**Work item**: Every line from the one with "after floorplan | 0 | 0.000280 | 0.000695" to the end of the data needs to be copied exactly, and no line before it.

**Given records**:
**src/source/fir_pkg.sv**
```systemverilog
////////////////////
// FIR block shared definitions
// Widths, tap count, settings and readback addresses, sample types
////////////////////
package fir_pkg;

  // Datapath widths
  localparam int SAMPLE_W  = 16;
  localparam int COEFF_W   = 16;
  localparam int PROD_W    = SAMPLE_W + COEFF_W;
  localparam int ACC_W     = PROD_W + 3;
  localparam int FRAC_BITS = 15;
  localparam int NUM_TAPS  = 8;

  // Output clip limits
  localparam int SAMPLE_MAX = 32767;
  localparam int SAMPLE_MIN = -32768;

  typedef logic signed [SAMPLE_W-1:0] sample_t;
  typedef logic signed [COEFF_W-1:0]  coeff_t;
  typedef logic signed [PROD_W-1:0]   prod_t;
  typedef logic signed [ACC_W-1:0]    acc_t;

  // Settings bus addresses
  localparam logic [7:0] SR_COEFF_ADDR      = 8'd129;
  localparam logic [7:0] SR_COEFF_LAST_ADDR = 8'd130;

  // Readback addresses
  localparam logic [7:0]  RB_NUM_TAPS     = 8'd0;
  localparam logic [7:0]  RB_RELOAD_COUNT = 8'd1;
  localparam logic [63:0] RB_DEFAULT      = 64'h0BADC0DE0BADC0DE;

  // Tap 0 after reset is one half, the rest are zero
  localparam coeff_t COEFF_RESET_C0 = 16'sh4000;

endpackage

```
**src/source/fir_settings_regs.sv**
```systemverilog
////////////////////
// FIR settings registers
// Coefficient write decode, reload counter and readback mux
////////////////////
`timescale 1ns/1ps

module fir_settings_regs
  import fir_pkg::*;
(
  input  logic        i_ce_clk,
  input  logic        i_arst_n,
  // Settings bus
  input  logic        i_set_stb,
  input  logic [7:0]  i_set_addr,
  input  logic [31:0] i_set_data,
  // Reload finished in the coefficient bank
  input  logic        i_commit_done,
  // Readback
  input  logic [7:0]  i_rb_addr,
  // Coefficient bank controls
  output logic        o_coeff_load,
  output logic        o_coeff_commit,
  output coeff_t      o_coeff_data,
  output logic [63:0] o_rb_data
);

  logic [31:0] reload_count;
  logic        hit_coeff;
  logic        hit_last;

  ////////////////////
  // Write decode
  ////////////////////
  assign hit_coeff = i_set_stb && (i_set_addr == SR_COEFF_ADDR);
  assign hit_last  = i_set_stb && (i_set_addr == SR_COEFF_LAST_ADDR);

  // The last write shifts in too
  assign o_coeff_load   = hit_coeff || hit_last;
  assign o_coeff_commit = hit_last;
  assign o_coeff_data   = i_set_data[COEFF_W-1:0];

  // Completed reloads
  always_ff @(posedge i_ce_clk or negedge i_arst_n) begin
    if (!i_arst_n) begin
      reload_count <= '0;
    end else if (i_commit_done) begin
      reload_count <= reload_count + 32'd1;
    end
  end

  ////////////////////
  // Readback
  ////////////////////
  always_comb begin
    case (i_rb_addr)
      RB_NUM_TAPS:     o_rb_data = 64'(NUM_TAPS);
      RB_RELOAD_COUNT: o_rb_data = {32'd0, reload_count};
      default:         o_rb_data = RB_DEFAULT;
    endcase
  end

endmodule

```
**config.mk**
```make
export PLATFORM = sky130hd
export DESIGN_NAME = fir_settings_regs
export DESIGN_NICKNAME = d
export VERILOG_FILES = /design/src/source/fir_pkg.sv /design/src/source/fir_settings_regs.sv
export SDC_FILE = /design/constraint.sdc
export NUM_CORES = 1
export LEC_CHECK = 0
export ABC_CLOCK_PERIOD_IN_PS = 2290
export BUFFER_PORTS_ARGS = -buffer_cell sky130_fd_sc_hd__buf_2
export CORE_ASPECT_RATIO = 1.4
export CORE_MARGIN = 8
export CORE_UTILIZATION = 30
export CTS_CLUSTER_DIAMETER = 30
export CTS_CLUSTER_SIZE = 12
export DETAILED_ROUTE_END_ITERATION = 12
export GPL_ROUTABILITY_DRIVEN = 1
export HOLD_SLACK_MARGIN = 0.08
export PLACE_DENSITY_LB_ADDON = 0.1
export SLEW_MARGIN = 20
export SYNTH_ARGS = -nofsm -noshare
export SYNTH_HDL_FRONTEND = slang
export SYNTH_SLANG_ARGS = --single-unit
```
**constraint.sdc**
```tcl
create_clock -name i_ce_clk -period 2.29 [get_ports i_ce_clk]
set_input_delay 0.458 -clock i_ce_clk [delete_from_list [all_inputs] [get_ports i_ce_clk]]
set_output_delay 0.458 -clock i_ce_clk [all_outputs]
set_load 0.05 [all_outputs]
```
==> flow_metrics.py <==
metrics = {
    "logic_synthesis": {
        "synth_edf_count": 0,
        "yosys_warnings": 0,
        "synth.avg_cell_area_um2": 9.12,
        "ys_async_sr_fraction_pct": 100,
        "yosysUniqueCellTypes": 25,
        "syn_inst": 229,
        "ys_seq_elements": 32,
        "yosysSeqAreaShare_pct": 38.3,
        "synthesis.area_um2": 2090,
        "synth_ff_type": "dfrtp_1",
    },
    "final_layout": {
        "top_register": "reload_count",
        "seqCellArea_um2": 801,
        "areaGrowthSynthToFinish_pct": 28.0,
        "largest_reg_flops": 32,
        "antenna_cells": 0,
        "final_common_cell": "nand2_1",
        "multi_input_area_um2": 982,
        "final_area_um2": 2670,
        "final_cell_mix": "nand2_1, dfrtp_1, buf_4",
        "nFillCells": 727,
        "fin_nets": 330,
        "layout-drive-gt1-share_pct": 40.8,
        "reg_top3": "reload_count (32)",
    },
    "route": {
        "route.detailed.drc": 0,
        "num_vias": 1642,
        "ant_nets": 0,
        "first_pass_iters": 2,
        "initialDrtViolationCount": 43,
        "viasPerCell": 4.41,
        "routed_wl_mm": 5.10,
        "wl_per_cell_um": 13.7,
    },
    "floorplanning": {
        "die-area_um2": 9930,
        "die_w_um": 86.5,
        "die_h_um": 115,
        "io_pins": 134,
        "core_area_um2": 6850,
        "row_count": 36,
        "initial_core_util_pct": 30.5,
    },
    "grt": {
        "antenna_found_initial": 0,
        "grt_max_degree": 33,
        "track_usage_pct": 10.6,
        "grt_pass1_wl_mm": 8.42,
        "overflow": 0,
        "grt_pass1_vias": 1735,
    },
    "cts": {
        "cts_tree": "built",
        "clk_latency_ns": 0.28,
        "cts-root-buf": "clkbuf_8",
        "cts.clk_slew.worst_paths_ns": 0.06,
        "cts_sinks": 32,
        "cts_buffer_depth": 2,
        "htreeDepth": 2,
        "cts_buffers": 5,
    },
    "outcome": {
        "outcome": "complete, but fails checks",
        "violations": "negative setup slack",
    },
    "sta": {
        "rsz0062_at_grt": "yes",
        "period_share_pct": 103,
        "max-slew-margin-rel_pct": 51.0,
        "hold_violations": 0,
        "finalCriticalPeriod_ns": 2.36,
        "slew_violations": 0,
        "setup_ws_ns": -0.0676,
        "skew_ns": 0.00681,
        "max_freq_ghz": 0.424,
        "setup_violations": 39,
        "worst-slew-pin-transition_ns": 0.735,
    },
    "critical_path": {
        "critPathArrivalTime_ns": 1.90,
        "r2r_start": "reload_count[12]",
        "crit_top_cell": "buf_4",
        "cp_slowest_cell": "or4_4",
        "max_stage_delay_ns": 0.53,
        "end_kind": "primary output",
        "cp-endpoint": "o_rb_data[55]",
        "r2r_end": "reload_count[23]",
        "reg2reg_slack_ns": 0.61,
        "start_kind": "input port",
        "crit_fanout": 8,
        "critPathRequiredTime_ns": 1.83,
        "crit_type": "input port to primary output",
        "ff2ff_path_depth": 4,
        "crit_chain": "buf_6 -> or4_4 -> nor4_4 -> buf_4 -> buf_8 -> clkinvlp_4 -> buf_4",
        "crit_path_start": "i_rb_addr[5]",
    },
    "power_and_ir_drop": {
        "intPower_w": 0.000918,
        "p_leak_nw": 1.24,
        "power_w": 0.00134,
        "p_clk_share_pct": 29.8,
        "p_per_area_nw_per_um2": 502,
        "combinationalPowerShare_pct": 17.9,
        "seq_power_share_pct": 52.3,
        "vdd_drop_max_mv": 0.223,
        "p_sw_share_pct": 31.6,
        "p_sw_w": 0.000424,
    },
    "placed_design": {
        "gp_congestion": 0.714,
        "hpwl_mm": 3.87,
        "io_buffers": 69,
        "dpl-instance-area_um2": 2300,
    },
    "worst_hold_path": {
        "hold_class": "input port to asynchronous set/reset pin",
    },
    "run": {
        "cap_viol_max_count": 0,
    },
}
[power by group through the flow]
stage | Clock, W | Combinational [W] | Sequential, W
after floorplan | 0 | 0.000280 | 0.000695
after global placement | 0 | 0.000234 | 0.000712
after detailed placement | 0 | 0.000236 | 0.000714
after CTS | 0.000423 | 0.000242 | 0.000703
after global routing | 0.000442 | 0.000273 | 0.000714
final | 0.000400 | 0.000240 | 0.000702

**Response area**:
after floorplan | 0 | 0.000280 | 0.000695
after global placement | 0 | 0.000234 | 0.000712
after detailed placement | 0 | 0.000236 | 0.000714
after CTS | 0.000423 | 0.000242 | 0.000703
after global routing | 0.000442 | 0.000273 | 0.000714
final | 0.000400 | 0.000240 | 0.000702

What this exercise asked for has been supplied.